_Exercise:_
Every line below between the one holding "0.00241 sq mm" and the one holding "asynchronous set/reset pin", inclusive, should be copied exactly, and no other line.
Supplied data START
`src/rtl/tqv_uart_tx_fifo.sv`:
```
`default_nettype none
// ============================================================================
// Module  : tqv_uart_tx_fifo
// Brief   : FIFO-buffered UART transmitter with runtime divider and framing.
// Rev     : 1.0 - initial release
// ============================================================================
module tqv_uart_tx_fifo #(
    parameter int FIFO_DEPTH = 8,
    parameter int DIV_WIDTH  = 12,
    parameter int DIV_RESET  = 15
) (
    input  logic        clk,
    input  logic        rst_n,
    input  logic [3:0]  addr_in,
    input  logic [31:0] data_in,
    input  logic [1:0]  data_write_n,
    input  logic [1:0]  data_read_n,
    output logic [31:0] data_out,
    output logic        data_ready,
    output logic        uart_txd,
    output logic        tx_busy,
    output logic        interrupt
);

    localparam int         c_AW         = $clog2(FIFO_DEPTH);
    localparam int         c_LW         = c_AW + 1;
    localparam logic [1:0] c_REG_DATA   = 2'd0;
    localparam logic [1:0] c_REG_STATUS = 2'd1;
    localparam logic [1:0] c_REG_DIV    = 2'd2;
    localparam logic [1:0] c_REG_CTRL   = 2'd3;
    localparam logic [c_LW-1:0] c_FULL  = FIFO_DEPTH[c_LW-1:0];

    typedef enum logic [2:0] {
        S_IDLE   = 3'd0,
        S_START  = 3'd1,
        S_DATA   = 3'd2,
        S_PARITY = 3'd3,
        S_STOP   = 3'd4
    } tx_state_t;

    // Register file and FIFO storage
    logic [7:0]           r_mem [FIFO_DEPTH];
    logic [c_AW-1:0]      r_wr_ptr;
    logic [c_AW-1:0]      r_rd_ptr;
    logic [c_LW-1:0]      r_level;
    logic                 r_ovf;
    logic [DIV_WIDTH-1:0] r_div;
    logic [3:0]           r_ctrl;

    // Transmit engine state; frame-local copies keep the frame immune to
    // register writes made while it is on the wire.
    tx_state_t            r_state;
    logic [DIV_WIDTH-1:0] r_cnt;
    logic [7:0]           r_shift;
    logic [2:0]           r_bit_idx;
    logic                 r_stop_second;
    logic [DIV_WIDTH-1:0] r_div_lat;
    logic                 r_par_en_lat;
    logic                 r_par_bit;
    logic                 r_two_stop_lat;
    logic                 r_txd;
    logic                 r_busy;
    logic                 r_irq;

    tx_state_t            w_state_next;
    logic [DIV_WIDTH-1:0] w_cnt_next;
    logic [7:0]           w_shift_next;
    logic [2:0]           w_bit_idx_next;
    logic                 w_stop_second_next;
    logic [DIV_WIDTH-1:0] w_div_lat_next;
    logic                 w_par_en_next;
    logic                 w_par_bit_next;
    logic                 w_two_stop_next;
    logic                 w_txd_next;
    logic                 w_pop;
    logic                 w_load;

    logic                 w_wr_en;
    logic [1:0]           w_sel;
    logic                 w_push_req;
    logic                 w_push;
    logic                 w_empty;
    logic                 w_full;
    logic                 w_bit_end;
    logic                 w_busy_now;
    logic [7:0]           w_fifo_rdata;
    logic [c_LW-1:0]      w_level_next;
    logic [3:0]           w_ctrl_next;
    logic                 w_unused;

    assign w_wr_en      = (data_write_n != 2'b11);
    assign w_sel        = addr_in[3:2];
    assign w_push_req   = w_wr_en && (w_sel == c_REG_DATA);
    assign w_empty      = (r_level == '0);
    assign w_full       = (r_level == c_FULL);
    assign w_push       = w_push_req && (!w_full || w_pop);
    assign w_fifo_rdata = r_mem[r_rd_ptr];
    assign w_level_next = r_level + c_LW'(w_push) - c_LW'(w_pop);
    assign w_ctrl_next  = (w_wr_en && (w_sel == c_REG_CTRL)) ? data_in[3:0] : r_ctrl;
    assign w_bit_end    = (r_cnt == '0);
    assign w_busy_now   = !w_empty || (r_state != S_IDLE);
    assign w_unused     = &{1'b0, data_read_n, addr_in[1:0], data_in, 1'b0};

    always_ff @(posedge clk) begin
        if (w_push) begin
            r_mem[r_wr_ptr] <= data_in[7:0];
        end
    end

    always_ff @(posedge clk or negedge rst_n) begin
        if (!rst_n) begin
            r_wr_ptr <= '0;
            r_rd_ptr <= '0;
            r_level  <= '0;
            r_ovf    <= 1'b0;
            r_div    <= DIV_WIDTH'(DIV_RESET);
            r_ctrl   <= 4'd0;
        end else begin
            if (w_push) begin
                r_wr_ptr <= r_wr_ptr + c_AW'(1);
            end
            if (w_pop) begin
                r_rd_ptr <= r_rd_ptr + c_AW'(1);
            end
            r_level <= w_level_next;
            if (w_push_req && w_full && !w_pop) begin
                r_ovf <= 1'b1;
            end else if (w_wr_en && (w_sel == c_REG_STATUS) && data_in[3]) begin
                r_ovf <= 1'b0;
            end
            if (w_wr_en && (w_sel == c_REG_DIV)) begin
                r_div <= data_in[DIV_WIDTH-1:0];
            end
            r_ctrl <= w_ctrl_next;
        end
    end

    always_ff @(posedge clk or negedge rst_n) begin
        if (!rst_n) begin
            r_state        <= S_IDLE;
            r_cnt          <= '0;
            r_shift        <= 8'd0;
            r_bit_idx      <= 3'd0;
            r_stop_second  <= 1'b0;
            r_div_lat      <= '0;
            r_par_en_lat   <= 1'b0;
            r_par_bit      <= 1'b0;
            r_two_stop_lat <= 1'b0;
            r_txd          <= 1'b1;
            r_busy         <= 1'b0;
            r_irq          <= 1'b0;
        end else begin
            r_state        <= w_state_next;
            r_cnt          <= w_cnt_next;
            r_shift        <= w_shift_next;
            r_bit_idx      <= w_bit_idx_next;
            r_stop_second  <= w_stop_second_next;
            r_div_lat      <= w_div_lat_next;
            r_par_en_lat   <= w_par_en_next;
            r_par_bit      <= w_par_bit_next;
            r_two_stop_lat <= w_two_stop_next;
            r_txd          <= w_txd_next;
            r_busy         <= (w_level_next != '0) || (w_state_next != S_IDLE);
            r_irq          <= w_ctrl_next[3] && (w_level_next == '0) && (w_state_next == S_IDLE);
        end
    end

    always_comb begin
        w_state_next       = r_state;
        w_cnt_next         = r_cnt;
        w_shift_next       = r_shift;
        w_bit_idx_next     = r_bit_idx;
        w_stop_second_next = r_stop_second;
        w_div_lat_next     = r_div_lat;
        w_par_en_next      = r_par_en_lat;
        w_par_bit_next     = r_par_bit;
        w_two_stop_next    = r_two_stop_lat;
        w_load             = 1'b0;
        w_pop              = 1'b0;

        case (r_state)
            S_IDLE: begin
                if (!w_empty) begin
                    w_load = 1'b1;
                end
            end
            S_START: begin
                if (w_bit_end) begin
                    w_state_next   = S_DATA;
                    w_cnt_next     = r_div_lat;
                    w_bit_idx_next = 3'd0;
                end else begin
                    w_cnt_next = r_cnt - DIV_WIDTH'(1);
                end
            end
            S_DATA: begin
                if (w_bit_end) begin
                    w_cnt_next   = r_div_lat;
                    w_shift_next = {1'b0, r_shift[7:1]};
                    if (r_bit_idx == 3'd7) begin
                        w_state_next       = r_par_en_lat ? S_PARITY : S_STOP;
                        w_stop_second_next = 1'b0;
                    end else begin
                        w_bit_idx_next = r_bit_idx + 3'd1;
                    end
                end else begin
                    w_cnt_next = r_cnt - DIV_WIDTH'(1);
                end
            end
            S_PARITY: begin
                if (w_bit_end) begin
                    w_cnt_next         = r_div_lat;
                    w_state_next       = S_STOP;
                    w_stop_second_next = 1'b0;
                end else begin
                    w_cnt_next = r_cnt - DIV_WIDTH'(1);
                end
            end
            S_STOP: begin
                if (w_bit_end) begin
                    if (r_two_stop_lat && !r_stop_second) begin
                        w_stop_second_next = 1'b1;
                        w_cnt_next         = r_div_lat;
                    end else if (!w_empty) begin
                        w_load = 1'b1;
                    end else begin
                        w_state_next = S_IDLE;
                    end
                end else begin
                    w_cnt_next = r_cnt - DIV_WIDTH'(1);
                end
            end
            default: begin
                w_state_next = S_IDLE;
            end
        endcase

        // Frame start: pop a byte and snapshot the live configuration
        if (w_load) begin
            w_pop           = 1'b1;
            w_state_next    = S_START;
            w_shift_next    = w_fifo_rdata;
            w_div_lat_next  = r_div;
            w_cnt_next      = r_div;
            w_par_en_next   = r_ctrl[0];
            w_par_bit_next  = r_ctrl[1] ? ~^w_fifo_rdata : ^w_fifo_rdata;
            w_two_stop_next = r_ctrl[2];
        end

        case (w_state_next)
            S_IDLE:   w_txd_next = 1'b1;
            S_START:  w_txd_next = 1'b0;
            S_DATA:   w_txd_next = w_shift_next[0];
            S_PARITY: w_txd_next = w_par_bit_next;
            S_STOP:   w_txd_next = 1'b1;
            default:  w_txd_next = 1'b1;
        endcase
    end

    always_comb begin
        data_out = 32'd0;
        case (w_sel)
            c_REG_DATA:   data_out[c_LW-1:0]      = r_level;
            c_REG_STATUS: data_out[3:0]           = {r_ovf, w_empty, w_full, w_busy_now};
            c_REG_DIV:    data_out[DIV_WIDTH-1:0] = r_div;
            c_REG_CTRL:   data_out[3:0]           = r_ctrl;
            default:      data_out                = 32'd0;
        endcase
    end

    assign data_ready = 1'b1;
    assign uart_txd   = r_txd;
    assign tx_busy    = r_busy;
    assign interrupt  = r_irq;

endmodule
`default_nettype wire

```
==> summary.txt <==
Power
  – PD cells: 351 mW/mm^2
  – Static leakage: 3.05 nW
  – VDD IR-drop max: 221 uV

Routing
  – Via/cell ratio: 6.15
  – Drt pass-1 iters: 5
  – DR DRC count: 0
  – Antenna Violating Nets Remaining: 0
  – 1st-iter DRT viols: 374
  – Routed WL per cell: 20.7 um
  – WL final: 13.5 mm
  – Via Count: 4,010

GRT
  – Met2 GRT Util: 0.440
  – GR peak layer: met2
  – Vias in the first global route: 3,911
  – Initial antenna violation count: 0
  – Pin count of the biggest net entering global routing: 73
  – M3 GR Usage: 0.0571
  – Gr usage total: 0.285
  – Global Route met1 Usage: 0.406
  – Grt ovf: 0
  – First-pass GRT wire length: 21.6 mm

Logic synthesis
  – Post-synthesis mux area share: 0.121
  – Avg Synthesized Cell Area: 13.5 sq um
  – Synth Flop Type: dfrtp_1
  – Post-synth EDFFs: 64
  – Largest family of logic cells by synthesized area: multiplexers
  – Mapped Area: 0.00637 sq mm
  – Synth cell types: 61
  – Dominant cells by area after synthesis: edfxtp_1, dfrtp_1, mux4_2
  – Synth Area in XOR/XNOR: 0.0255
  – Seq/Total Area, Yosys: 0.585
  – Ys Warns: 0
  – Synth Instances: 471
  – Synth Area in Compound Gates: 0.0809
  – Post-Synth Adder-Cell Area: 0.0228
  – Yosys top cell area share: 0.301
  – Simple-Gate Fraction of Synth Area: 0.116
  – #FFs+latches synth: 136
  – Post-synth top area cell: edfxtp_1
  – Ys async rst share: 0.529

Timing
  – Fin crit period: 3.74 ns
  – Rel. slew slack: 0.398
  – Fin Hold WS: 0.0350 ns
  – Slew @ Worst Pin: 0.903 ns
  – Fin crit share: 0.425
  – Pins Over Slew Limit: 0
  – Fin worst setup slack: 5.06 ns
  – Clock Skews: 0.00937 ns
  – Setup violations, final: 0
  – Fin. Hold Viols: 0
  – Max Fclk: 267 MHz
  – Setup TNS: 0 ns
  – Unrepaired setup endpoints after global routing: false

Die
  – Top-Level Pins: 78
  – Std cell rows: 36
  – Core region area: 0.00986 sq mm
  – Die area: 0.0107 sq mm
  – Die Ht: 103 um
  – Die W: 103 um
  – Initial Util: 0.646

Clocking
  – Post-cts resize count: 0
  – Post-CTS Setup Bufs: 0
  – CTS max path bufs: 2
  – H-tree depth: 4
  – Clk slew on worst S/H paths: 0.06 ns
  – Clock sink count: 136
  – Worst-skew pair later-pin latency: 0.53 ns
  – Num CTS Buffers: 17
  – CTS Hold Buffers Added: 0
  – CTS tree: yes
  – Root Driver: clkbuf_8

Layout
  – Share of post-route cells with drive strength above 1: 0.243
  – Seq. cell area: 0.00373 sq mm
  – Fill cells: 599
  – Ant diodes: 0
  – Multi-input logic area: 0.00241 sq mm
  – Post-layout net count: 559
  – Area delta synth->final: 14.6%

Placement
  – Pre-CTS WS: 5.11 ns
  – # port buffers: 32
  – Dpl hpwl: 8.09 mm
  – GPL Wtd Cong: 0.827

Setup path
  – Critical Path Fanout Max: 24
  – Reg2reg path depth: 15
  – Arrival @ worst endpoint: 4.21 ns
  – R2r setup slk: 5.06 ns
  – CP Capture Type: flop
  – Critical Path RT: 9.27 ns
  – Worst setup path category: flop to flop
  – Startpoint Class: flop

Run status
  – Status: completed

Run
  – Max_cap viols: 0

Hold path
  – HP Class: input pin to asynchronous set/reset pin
Supplied data END
Supplied data START
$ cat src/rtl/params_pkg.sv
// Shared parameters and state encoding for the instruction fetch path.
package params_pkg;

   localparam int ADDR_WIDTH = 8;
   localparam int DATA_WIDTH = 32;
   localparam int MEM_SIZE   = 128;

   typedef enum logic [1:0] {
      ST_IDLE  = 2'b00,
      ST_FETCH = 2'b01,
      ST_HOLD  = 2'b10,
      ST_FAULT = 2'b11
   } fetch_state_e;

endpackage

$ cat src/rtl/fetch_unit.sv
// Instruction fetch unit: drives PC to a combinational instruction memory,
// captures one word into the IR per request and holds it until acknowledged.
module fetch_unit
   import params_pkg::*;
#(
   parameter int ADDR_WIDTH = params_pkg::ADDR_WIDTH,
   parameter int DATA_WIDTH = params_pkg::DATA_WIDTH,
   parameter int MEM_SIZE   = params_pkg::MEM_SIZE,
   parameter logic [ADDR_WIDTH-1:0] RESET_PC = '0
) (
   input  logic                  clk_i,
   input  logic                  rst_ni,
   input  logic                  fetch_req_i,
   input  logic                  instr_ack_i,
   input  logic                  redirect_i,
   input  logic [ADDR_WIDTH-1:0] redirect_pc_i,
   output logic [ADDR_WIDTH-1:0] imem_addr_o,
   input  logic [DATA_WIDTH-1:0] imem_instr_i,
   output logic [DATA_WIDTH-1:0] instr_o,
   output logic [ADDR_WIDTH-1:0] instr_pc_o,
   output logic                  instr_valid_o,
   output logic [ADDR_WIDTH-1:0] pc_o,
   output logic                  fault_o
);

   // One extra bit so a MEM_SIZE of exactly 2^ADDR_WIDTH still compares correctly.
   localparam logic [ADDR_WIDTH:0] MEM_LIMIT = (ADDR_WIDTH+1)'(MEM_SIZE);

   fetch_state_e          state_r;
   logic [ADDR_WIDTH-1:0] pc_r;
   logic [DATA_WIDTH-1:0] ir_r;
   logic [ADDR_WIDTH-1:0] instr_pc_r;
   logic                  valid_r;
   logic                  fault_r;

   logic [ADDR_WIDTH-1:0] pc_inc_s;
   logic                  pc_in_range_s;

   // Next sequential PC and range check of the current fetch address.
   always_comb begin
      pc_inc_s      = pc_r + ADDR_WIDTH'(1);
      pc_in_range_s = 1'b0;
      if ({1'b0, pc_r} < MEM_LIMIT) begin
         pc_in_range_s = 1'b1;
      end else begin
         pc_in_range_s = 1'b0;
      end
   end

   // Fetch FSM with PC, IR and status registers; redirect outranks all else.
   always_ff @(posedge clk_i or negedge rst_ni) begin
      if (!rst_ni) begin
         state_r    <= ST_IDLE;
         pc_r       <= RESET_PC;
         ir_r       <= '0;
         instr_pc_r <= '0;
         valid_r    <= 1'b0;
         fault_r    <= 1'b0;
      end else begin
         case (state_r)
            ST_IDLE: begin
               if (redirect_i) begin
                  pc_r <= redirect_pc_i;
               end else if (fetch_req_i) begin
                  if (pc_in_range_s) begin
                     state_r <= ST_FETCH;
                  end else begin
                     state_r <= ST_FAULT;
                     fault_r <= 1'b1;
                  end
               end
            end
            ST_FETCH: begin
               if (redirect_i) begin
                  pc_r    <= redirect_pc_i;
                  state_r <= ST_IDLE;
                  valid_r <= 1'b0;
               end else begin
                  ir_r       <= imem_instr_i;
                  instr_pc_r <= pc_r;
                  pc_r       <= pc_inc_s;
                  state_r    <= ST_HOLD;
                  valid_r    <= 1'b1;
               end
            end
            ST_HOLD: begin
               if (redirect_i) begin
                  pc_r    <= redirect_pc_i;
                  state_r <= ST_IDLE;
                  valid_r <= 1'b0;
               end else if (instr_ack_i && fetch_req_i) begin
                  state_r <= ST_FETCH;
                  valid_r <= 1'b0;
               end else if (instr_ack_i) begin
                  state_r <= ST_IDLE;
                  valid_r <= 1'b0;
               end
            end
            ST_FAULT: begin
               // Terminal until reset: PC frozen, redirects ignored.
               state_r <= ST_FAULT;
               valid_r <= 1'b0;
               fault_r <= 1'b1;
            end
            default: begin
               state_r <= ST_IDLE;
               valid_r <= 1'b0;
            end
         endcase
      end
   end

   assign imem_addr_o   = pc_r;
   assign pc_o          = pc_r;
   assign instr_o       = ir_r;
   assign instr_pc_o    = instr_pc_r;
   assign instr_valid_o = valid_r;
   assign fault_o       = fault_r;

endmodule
Supplied data END
_Task answer:_
  – Multi-input logic area: 0.00241 sq mm
  – Post-layout net count: 559
  – Area delta synth->final: 14.6%

Placement
  – Pre-CTS WS: 5.11 ns
  – # port buffers: 32
  – Dpl hpwl: 8.09 mm
  – GPL Wtd Cong: 0.827

Setup path
  – Critical Path Fanout Max: 24
  – Reg2reg path depth: 15
  – Arrival @ worst endpoint: 4.21 ns
  – R2r setup slk: 5.06 ns
  – CP Capture Type: flop
  – Critical Path RT: 9.27 ns
  – Worst setup path category: flop to flop
  – Startpoint Class: flop

Run status
  – Status: completed

Run
  – Max_cap viols: 0

Hold path
  – HP Class: input pin to asynchronous set/reset pin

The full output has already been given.